7 of 171 comments (clear)

  1. Re:Not true! NeoOffice! by Apple+Acolyte · · Score: 5, Insightful

    Have you tried the latest major release of NeoOffice? For an office suite, it's awesome. NeoOffice has matured through years of development, and unless Sun joins the NeoOffice effort it's going to take a long time before they produce something that rivals it, I imagine. Give the NeoOffice guys credit where it's due.

    --
    Part of the hardcore faithful who believed in Apple long before it was cool again to do so
  2. Re:Not true! NeoOffice! by McDutchie · · Score: 4, Insightful

    OpenOffice.org runs on Mac OS X under X11. NeoOffice is an independently developed version of OpenOffice.org 2.1 which runs on Mac OS X natively and without the need for X11. I've been using it for years.
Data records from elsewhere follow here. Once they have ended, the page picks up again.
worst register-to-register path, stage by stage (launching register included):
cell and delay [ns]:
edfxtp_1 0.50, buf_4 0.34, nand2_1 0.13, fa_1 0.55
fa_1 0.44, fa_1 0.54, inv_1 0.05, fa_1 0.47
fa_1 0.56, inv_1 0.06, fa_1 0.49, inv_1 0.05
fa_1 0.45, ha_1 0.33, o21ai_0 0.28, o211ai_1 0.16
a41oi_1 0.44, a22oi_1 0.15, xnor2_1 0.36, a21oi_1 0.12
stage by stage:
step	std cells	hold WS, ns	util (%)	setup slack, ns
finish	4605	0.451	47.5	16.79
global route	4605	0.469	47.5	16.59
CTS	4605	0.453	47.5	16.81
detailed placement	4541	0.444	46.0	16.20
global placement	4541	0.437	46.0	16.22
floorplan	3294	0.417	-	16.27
[./config.mk]
export PLATFORM = sky130hd
export DESIGN_NAME = SPM
export DESIGN_NICKNAME = SPM
export VERILOG_FILES = /design/flow/design.v
export SDC_FILE = /design/flow/constraint.sdc
export NUM_CORES = 4
export LEC_CHECK = 1
export CORE_UTILIZATION = 40
[./constraint.sdc]
current_design SPM

set clk_period 1.7
set clk_io_pct 0.2

create_clock -name clk0 -period $clk_period [get_ports {clk}]

set non_clock_inputs [all_inputs -no_clocks]
set_input_delay [expr $clk_period * $clk_io_pct] -clock clk0 $non_clock_inputs
set_output_delay [expr $clk_period * $clk_io_pct] -clock clk0 [all_outputs]
[./design.v]
`timescale 1ns/1ns
`timescale 1ns/1ns
module fullAdder (
   input  a,
   input  b,
   input  cin,
   output sum,
   output cout
);
 assign {cout,sum} = a+b+cin;
 endmodule
`timescale 1ns/1ns
module CSADD(
    input X,
    input Y,
    input clk,
    input rst,
    output sum
  );
  wire Y1;
  wire Y2;
  wire y2;
      fullAdder fa (.a(X), .b(Y), .cin(y2), .sum(Y1), .cout(Y2));
      FlipFlop ff1 (.clk(clk), .rst(rst), .D(Y1),.Q(sum));
      FlipFlop ff2 (.clk(clk), .rst(rst), .D(Y2),.Q(y2));
endmodule
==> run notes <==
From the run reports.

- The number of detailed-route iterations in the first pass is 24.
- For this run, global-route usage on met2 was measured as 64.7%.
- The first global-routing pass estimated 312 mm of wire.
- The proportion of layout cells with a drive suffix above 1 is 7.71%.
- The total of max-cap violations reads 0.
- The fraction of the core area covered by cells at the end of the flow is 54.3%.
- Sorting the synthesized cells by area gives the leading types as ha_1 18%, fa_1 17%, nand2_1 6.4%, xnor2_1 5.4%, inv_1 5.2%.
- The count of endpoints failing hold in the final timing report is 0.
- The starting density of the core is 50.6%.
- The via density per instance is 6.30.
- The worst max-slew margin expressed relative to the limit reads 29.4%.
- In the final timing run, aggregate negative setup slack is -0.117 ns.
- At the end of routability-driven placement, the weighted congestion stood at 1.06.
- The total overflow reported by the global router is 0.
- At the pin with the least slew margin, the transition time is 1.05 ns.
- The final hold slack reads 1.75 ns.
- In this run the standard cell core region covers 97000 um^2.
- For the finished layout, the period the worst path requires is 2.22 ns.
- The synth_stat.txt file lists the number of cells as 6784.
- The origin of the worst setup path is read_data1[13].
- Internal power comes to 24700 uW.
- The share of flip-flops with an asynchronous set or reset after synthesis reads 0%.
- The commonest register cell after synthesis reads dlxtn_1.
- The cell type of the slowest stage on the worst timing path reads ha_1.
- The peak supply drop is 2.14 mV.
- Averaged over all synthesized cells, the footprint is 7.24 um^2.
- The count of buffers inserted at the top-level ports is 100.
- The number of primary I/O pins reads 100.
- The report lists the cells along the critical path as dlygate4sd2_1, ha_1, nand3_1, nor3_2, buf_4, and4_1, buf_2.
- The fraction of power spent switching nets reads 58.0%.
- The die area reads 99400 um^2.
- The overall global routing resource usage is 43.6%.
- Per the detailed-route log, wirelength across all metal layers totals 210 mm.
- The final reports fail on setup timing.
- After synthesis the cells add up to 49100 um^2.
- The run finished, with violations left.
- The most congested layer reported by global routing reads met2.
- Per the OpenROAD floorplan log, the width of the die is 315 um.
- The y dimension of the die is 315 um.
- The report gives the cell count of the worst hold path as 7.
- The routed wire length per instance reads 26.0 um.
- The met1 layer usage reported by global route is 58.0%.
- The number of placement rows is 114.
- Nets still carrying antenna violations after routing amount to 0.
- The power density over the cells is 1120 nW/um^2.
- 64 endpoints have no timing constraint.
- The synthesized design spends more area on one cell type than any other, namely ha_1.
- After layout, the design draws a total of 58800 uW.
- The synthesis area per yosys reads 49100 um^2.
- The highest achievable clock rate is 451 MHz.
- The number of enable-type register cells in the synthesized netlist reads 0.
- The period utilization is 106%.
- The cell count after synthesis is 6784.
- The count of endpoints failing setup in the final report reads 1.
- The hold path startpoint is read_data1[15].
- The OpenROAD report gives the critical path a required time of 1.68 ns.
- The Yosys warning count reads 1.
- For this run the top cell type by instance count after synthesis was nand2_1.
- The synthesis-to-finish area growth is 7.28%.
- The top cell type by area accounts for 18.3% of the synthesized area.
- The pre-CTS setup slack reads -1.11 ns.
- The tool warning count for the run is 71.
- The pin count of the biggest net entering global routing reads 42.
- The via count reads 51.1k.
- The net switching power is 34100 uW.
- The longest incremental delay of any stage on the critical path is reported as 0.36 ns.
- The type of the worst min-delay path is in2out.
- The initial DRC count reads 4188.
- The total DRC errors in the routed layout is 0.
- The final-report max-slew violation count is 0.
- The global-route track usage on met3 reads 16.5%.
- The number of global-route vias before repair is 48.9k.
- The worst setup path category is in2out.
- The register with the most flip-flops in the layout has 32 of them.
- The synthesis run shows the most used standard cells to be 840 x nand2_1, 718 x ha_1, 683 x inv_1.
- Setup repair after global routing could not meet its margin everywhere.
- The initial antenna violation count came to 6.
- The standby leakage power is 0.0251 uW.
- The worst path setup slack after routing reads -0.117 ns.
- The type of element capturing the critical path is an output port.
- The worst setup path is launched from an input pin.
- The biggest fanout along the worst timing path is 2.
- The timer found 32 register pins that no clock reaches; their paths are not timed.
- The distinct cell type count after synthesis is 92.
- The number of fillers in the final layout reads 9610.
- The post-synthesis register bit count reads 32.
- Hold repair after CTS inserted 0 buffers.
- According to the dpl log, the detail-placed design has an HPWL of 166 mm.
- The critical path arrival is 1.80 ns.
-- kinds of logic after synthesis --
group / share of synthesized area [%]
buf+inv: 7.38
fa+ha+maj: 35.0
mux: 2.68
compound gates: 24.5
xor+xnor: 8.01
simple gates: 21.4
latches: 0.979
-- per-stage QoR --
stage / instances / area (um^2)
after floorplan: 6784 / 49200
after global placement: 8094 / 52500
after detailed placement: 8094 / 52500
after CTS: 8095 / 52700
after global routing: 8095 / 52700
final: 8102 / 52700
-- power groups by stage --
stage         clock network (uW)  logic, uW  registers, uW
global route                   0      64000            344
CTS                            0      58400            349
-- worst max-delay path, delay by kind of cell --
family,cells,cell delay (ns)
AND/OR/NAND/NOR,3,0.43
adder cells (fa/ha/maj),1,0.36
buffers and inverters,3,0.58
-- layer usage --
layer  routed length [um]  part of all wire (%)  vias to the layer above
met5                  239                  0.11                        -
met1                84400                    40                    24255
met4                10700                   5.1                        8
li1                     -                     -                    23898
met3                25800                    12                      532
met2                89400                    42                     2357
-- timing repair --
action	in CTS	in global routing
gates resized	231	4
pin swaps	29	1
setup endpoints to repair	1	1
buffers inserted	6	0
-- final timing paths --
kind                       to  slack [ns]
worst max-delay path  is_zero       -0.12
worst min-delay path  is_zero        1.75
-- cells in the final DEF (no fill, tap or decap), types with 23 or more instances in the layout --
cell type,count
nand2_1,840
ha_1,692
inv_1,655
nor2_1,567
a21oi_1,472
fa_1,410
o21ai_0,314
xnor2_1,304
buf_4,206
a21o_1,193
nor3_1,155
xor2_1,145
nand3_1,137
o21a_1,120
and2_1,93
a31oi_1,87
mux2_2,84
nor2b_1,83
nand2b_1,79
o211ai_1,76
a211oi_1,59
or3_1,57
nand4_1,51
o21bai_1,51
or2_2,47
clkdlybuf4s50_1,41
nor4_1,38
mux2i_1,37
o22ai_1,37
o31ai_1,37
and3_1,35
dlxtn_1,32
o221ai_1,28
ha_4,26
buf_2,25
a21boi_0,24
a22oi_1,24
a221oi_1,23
==> /design/flow/design.v <==
`timescale 1ns / 1ps
module RegFile(
		input clk, 
		input writeEn,
		input [1:0] read_add1, 
		input [1:0] read_add2, 
		input [1:0] write_add,
		input [31:0] write_data, 
		output [31:0] read_data1, 
		output [31:0] read_data2
	);
	reg [3:0] reg_file [0:31];
	assign read_data1 = reg_file[read_add1];
	assign read_data2 = reg_file[read_add2];
	always@(posedge clk)
	begin
		if(writeEn)
			reg_file[write_add] = write_data;
	end		 
endmodule
==> /design/flow/run.sh <==
#!/bin/bash
# OpenROAD 26Q1-2900-gdf79404cd8, Yosys 0.63+post, stock flow scripts
make -C /OpenROAD-flow-scripts/flow DESIGN_CONFIG=/design/flow/config.mk WORK_HOME=/design/flow/orfs finish
==> /design/flow/config.mk <==
export PLATFORM = sky130hd
export DESIGN_NAME = RegFile
export DESIGN_NICKNAME = RegFile
export VERILOG_FILES = /design/flow/design.v
export SDC_FILE = /design/flow/constraint.sdc
export NUM_CORES = 4
export LEC_CHECK = 1
export CORE_AREA = 10 10 94 94
export DIE_AREA = 0 0 104 104
==> /design/flow/constraint.sdc <==
current_design RegFile

set clk_period 1.2
set clk_io_pct 0.2

create_clock -name clk0 -period $clk_period [get_ports {clk}]

set non_clock_inputs [all_inputs -no_clocks]
set_input_delay [expr $clk_period * $clk_io_pct] -clock clk0 $non_clock_inputs
set_output_delay [expr $clk_period * $clk_io_pct] -clock clk0 [all_outputs]
==> notes.md <==
impl run done, here's what came out: Bufs and invs on worst path 1, clock tree from TritonCTS yes, total power consumption of the routed design 1.17 mW, kind of path behind the tightest hold check in -> reg, hold path start write_data[2], average wire per cell in the routed design 9.58 µm, CTS clk-pin slew, worst paths 50 ps, vias per cell 2.51, number of maximum-capacitance violations 0, commonest cells after routing, fill and taps aside 56 x sky130_fd_sc_hd__conb_1, 16 x sky130_fd_sc_hd__edfxtp_1, 8 x sky130_fd_sc_hd__mux4_2, 8 x sky130_fd_sc_hd__buf_2, 7 x sky130_fd_sc_hd__clkdlybuf4s50_1, flops out of synthesis 16, WS Path Type reg -> out, Die X 104 µm, Static Leakage 0.508 nW, # IOs 104, count of buffers inserted at the top-level ports 19, number of flip-flops under the largest register name 16, first drt pass iteration count 1, Final Max Slew Viols 0, initial antenna violation count 0, arrival time of data at the critical path endpoint 1220 ps, critical path required time 960 ps, Hold Path Stages 1, switching share of power 17.8%, buffer cell driving the clock tree root sky130_fd_sc_hd__clkbuf_8, share of total power in sequential cells 56.2%, maximum buffer depth of the clock tree 2, status complete, but fails checks, routability cong. 0.688, final worst path period need 1460 ps, total die size 10,800 µm², final standard cell count with taps included and fillers excluded 204, number of placement rows 30, Hold Vio Cnt, Final 0, count of instantiated cells in the yosys netlist 85, post-place instance area 1250 µm², maximum vdd drop 0.289 mV, detailed placer's ending HPWL 1.72 mm, TritonCTS Sinks 16, Overflow after GRT 0, layout cell share with drive strength beyond 1 20.4%, Internal Pwr Total 0.959 mW, critical-path cell list mux4_2 > buf_2, area overhead of the layout relative to synthesis 6.88%, hold buffers post-CTS 0, violation count after the first detailed-route iteration 0, crit path capture type output port, fraction of power consumed by the clock network 31.7%, final worst setup slack -261 ps, tool warnings 55, power per standard cell area 952 nW/µm², vias after detailed routing 512, most instantiated logic cell after routing sky130_fd_sc_hd__conb_1, worst min-delay path endpoint reg_file[0][2], post-synthesis instance area 1150 µm², overall routing resource usage 3.20%, Worst setup SP type flip-flop, Distinct lib cells used 7, global-route wire length before repair 2.93 mm, violated checks setup timing, largest net degree at the start of global routing 10, WL final 1.95 mm, CP peak stage delay 460 ps, synthesized instance count 85, combinational share of power 12.1%, Post-DRT Antenna Nets 0, H-tree levels 1, synthesis area per yosys 1150 µm², Max Fclk 685 MHz, height of the die 104 µm, RSZ-0062 raised after global routing yes, final setup TNS -1900 ps, vias in the first global route 669, Post-Syn Area per Cell 13.5 µm², proportion of synthesized chip area in sequential cells 41.9%, number of cells in the design after placement 200, drt drc 0, Setup-failing EPs final 8, switching power 0.207 mW, critical path's slowest cell sky130_fd_sc_hd__mux4_2, share of the cycle needed by the critical path after routing 122%, Core ar. 6830 µm², maximum fanout encountered on the critical timing path 2, post-layout instance area 1220 µm², diode count 0, cell family with the largest share of critical-path delay multiplexers, Initial Util 16.8%, Synth Warn # 1, cts bufs inserted 3
[power by group through the flow]
stage / sequential, mW / clock [mW] / combinational, mW
4_1_cts: 0.656 / 0.380 / 0.148
5_1_grt: 0.659 / 0.420 / 0.166
6_report: 0.656 / 0.370 / 0.141
[cell type report]
class	instances	area, µm²
Fill cell	772	5610
Sequential cell	16	480
Multi-Input combinational cell	68	422
Timing Repair Buffer	20	158
Tap cell	96	120
Clock buffer	3	41.3
Clock inverter	1	3.75
[synthesized netlist by cell type]
cell	number	area share (%)
sky130_fd_sc_hd__buf_4	56	37
sky130_fd_sc_hd__edfxtp_1	16	42
sky130_fd_sc_hd__mux4_1	8	18
sky130_fd_sc_hd__and3b_1	2	1.5
sky130_fd_sc_hd__and3_1	1	0.55
sky130_fd_sc_hd__conb_1	1	0.33
sky130_fd_sc_hd__nor3b_1	1	0.66
[logic make-up (layout without fill, tap and decap cells)]
family | Yosys count | count (layout) | synth area share [%]
buffers and inverters | 56 | 24 | 36.7
DFF | 16 | 16 | 41.9
muxes | 8 | 8 | 18.3
and+or+nand+nor | 4 | 4 | 2.73
other | 1 | 56 | 0.327
[worst max-delay path by stage]
stage                          start       endpoint  slack, ps  depth (start not counted)
after CTS             reg_file[0][2]  read_data1[2]       -280                          2
after global routing  reg_file[0][2]  read_data1[2]       -320                          2
final                 reg_file[0][2]  read_data1[2]       -260                          2
[metal layers]
layer / vias up / GRT usage (%) / routed length (µm)
met5: - / 0 / 0
met4: 0 / 0.696 / 34
met3: 2 / 1.32 / 165
met2: 51 / 5.63 / 913
met1: 228 / 3.51 / 841
li1: 231 / - / -
[what timing repair did]
item | 4_1_cts | 5_1_grt
resized | 40 | 0
endpoints found under the setup margin | 8 | 8
setup buffers | 0 | 0
[through the flow]
stage / hold slack (ps) / util, % / setup WS (ps)
final: 645 / 17.9 / -261
after global routing: 664 / 17.9 / -316
after CTS: 638 / 17.9 / -278
after detailed placement: 884 / 18.3 / -886
after global placement: 875 / 18.3 / -872
after floorplan: 339 / - / 166
Power figures rest on the tool's default switching activity, not on a simulated workload.
## flow/design.v

```verilog
`timescale 1ns / 1ps
module FSM(Opcode, Clk, Reset, State);
input				[5:0]	Opcode;
input						Clk, Reset;
output	reg	[3:0]	State;
parameter	LW = 6'b100011, SW = 6'b101011, J = 6'b000010, BEQ = 6'b000100, R_type = 6'b000000;
always @ (posedge Clk)
begin:	FSM
if (Reset)
	begin
	State <= 0;
	end 
else
	case (State)
	4'd0:	State <= 4'd1;
	4'd1: 
			if ((Opcode == LW) || (Opcode == SW))
				State <= 4'd2;
			else	if (Opcode == R_type)
				State <= 4'd6;
			else  if (Opcode == BEQ)
				State <= 4'd8;
			else  if (Opcode == J)
				State <= 4'd9;
			else  State <= 4'd1;
	4'd2:
			if (Opcode == LW)
				State <= 4'd3;
			else if (Opcode == SW)
				State <= 4'd5;
			else State <= 4'd2;
	4'd3:
			State <= 4'd4;
	4'd4:
			State <= 4'd0;
	4'd5:
			State <= 4'd0;
	4'd6:
			State <= 4'd7;
	4'd7:
			State <= 4'd0;
	4'd8:
			State <= 4'd0;
	4'd9:
			State <= 4'd0;
	default: State <= 4'd0;
	endcase
end
endmodule
```
module iw_top (
    input  logic        clk, rst_n,
    input  logic        dataReady,
    input  logic [15:0] dataIn,
    output logic        dataAccept,
    input  logic        imc_ready,
    output logic        imc_start,
    output logic [15:0] a, b, c, d
);
    logic we_a, we_b, we_c, we_d;
    iw_ctrl     CTRL(.clk, .rst_n, .dataReady, .dataAccept,
                    .imc_ready, .imc_start, .we_a, .we_b, .we_c, .we_d);
    iw_datapath DP  (.clk, .rst_n, .dataIn, .we_a, .we_b, .we_c, .we_d, .a, .b, .c, .d);
endmodule
==> design/flow/run.sh <==
#!/bin/bash
# OpenROAD 26Q1-2900-gdf79404cd8, Yosys 0.63+post, stock flow scripts
make -C /OpenROAD-flow-scripts/flow DESIGN_CONFIG=/design/flow/config.mk WORK_HOME=/design/flow/orfs finish
==> design/flow/config.mk <==
export PLATFORM = sky130hd
export DESIGN_NAME = iw_top
export DESIGN_NICKNAME = iw_top
export VERILOG_FILES = /design/flow/design.v
export SDC_FILE = /design/flow/constraint.sdc
export NUM_CORES = 4
export LEC_CHECK = 1
export CORE_UTILIZATION = 40
==> design/flow/constraint.sdc <==
current_design iw_top

set clk_period 3.8
set clk_io_pct 0.2

create_clock -name clk0 -period $clk_period [get_ports {clk}]

set non_clock_inputs [all_inputs -no_clocks]
set_input_delay [expr $clk_period * $clk_io_pct] -clock clk0 $non_clock_inputs
set_output_delay [expr $clk_period * $clk_io_pct] -clock clk0 [all_outputs]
    Given its heavy use of Java I think the 'native' qualification is debatable. Some aspects are native (e.g. font management), which is certainly a major plus.

    Unfortunately, though, this application gives new meaning to the words 'slow' and 'bloated'. The author has also chosen to make its license (GPL) incompatible with OO.o's (LGPL) so that his porting efforts cannot be contributed back to the main project. That makes NeoOffice a very hostile fork. What's more, he is trying (against the terms of the GPL/LGPL) to limit free distribution by using the trademark loophole.

    So, I would say that while a port exists, it's both low quality and under bad management, and I welcome this new effort to do it properly.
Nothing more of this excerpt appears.